▼▼▼
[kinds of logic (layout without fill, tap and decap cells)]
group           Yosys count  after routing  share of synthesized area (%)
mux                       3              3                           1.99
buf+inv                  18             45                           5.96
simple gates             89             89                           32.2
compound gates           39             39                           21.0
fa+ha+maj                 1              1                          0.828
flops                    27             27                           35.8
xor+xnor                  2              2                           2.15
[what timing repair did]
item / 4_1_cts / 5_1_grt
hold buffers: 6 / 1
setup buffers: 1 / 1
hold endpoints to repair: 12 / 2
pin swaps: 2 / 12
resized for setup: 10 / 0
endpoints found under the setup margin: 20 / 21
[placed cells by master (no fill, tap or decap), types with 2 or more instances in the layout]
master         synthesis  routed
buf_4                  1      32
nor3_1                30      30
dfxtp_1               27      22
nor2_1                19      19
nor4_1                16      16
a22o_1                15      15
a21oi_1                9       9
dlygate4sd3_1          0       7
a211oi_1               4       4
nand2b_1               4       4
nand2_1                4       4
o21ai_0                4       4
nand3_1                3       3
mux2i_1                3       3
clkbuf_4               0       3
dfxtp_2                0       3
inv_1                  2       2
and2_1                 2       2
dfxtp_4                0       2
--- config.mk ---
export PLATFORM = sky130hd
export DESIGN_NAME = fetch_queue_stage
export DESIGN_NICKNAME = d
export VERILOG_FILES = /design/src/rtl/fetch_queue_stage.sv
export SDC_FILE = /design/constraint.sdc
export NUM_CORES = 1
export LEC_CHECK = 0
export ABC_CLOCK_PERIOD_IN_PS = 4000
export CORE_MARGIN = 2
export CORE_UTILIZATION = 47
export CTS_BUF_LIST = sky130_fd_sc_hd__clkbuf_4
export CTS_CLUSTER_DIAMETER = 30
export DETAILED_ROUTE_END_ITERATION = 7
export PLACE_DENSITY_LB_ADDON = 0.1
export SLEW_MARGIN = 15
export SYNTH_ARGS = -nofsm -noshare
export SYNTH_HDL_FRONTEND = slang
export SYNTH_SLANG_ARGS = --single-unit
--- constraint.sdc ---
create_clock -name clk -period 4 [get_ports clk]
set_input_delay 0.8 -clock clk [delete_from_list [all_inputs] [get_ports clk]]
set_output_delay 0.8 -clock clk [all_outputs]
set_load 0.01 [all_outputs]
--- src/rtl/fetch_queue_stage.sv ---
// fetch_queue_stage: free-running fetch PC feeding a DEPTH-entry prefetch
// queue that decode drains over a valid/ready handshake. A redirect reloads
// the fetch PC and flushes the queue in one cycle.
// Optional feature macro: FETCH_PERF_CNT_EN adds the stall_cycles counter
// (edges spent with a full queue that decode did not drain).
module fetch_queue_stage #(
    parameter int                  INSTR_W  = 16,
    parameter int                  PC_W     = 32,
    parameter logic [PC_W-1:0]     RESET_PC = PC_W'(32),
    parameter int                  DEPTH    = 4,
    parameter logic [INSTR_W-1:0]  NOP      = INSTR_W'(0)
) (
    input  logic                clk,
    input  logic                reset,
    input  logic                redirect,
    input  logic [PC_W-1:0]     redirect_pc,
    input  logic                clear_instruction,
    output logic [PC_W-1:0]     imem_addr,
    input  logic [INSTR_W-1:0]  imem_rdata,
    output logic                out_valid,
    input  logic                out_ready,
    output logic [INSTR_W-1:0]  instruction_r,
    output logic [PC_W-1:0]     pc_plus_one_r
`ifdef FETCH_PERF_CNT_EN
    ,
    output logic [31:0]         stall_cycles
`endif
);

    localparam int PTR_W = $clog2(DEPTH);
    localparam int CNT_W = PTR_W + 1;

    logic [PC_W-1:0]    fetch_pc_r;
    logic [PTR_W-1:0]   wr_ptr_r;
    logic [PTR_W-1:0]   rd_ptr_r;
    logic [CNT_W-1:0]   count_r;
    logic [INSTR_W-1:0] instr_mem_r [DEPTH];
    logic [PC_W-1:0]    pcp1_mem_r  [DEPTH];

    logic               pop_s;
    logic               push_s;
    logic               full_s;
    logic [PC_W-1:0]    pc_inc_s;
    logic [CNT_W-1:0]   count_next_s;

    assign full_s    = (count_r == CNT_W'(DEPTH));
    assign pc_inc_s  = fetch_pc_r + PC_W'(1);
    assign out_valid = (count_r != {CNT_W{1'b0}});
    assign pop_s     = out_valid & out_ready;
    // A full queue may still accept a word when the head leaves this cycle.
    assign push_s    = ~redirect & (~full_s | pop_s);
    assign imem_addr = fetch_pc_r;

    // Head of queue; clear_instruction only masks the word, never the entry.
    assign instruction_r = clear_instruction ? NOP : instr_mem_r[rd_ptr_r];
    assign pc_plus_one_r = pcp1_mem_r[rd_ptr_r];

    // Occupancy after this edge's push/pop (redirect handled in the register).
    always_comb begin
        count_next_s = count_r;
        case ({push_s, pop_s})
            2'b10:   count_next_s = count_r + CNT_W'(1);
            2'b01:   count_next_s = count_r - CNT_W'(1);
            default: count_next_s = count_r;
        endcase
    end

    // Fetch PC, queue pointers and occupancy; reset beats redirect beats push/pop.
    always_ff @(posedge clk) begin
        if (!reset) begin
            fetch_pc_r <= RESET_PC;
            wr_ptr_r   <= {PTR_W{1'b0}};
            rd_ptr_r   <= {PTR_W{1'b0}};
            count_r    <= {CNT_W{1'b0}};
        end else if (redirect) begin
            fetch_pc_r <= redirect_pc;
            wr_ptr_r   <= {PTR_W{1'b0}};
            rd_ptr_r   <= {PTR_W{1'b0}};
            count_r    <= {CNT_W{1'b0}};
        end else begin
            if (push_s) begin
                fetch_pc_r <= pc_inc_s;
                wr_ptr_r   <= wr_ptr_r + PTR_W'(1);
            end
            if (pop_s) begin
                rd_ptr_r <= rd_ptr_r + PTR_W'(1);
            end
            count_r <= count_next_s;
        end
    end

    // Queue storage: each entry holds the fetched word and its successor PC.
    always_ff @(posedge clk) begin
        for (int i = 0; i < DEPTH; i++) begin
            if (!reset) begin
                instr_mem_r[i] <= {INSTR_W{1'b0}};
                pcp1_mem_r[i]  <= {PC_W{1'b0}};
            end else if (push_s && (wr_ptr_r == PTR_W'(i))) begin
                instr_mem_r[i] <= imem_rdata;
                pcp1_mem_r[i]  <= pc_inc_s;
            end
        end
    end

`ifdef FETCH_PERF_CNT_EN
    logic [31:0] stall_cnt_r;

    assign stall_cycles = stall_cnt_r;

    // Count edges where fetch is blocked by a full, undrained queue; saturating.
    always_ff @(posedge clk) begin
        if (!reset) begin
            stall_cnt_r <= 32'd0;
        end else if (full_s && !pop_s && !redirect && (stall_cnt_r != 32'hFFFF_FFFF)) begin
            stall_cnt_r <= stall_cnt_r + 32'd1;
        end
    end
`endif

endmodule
▲▲▲
Task.
Return the records in their entirety. Keep every character as it is.

Task response.
[kinds of logic (layout without fill, tap and decap cells)]
group           Yosys count  after routing  share of synthesized area (%)
mux                       3              3                           1.99
buf+inv                  18             45                           5.96
simple gates             89             89                           32.2
compound gates           39             39                           21.0
fa+ha+maj                 1              1                          0.828
flops                    27             27                           35.8
xor+xnor                  2              2                           2.15
[what timing repair did]
item / 4_1_cts / 5_1_grt
hold buffers: 6 / 1
setup buffers: 1 / 1
hold endpoints to repair: 12 / 2
pin swaps: 2 / 12
resized for setup: 10 / 0
endpoints found under the setup margin: 20 / 21
[placed cells by master (no fill, tap or decap), types with 2 or more instances in the layout]
master         synthesis  routed
buf_4                  1      32
nor3_1                30      30
dfxtp_1               27      22
nor2_1                19      19
nor4_1                16      16
a22o_1                15      15
a21oi_1                9       9
dlygate4sd3_1          0       7
a211oi_1               4       4
nand2b_1               4       4
nand2_1                4       4
o21ai_0                4       4
nand3_1                3       3
mux2i_1                3       3
clkbuf_4               0       3
dfxtp_2                0       3
inv_1                  2       2
and2_1                 2       2
dfxtp_4                0       2
--- config.mk ---
export PLATFORM = sky130hd
export DESIGN_NAME = fetch_queue_stage
export DESIGN_NICKNAME = d
export VERILOG_FILES = /design/src/rtl/fetch_queue_stage.sv
export SDC_FILE = /design/constraint.sdc
export NUM_CORES = 1
export LEC_CHECK = 0
export ABC_CLOCK_PERIOD_IN_PS = 4000
export CORE_MARGIN = 2
export CORE_UTILIZATION = 47
export CTS_BUF_LIST = sky130_fd_sc_hd__clkbuf_4
export CTS_CLUSTER_DIAMETER = 30
export DETAILED_ROUTE_END_ITERATION = 7
export PLACE_DENSITY_LB_ADDON = 0.1
export SLEW_MARGIN = 15
export SYNTH_ARGS = -nofsm -noshare
export SYNTH_HDL_FRONTEND = slang
export SYNTH_SLANG_ARGS = --single-unit
--- constraint.sdc ---
create_clock -name clk -period 4 [get_ports clk]
set_input_delay 0.8 -clock clk [delete_from_list [all_inputs] [get_ports clk]]
set_output_delay 0.8 -clock clk [all_outputs]
set_load 0.01 [all_outputs]
--- src/rtl/fetch_queue_stage.sv ---
// fetch_queue_stage: free-running fetch PC feeding a DEPTH-entry prefetch
// queue that decode drains over a valid/ready handshake. A redirect reloads
// the fetch PC and flushes the queue in one cycle.
// Optional feature macro: FETCH_PERF_CNT_EN adds the stall_cycles counter
// (edges spent with a full queue that decode did not drain).
module fetch_queue_stage #(
    parameter int                  INSTR_W  = 16,
    parameter int                  PC_W     = 32,
    parameter logic [PC_W-1:0]     RESET_PC = PC_W'(32),
    parameter int                  DEPTH    = 4,
    parameter logic [INSTR_W-1:0]  NOP      = INSTR_W'(0)
) (
    input  logic                clk,
    input  logic                reset,
    input  logic                redirect,
    input  logic [PC_W-1:0]     redirect_pc,
    input  logic                clear_instruction,
    output logic [PC_W-1:0]     imem_addr,
    input  logic [INSTR_W-1:0]  imem_rdata,
    output logic                out_valid,
    input  logic                out_ready,
    output logic [INSTR_W-1:0]  instruction_r,
    output logic [PC_W-1:0]     pc_plus_one_r
`ifdef FETCH_PERF_CNT_EN
    ,
    output logic [31:0]         stall_cycles
`endif
);

    localparam int PTR_W = $clog2(DEPTH);
    localparam int CNT_W = PTR_W + 1;

    logic [PC_W-1:0]    fetch_pc_r;
    logic [PTR_W-1:0]   wr_ptr_r;
    logic [PTR_W-1:0]   rd_ptr_r;
    logic [CNT_W-1:0]   count_r;
    logic [INSTR_W-1:0] instr_mem_r [DEPTH];
    logic [PC_W-1:0]    pcp1_mem_r  [DEPTH];

    logic               pop_s;
    logic               push_s;
    logic               full_s;
    logic [PC_W-1:0]    pc_inc_s;
    logic [CNT_W-1:0]   count_next_s;

    assign full_s    = (count_r == CNT_W'(DEPTH));
    assign pc_inc_s  = fetch_pc_r + PC_W'(1);
    assign out_valid = (count_r != {CNT_W{1'b0}});
    assign pop_s     = out_valid & out_ready;
    // A full queue may still accept a word when the head leaves this cycle.
    assign push_s    = ~redirect & (~full_s | pop_s);
    assign imem_addr = fetch_pc_r;

    // Head of queue; clear_instruction only masks the word, never the entry.
    assign instruction_r = clear_instruction ? NOP : instr_mem_r[rd_ptr_r];
    assign pc_plus_one_r = pcp1_mem_r[rd_ptr_r];

    // Occupancy after this edge's push/pop (redirect handled in the register).
    always_comb begin
        count_next_s = count_r;
        case ({push_s, pop_s})
            2'b10:   count_next_s = count_r + CNT_W'(1);
            2'b01:   count_next_s = count_r - CNT_W'(1);
            default: count_next_s = count_r;
        endcase
    end

    // Fetch PC, queue pointers and occupancy; reset beats redirect beats push/pop.
    always_ff @(posedge clk) begin
        if (!reset) begin
            fetch_pc_r <= RESET_PC;
            wr_ptr_r   <= {PTR_W{1'b0}};
            rd_ptr_r   <= {PTR_W{1'b0}};
            count_r    <= {CNT_W{1'b0}};
        end else if (redirect) begin
            fetch_pc_r <= redirect_pc;
            wr_ptr_r   <= {PTR_W{1'b0}};
            rd_ptr_r   <= {PTR_W{1'b0}};
            count_r    <= {CNT_W{1'b0}};
        end else begin
            if (push_s) begin
                fetch_pc_r <= pc_inc_s;
                wr_ptr_r   <= wr_ptr_r + PTR_W'(1);
            end
            if (pop_s) begin
                rd_ptr_r <= rd_ptr_r + PTR_W'(1);
            end
            count_r <= count_next_s;
        end
    end

    // Queue storage: each entry holds the fetched word and its successor PC.
    always_ff @(posedge clk) begin
        for (int i = 0; i < DEPTH; i++) begin
            if (!reset) begin
                instr_mem_r[i] <= {INSTR_W{1'b0}};
                pcp1_mem_r[i]  <= {PC_W{1'b0}};
            end else if (push_s && (wr_ptr_r == PTR_W'(i))) begin
                instr_mem_r[i] <= imem_rdata;
                pcp1_mem_r[i]  <= pc_inc_s;
            end
        end
    end

`ifdef FETCH_PERF_CNT_EN
    logic [31:0] stall_cnt_r;

    assign stall_cycles = stall_cnt_r;

    // Count edges where fetch is blocked by a full, undrained queue; saturating.
    always_ff @(posedge clk) begin
        if (!reset) begin
            stall_cnt_r <= 32'd0;
        end else if (full_s && !pop_s && !redirect && (stall_cnt_r != 32'hFFFF_FFFF)) begin
            stall_cnt_r <= stall_cnt_r + 32'd1;
        end
    end
`endif

endmodule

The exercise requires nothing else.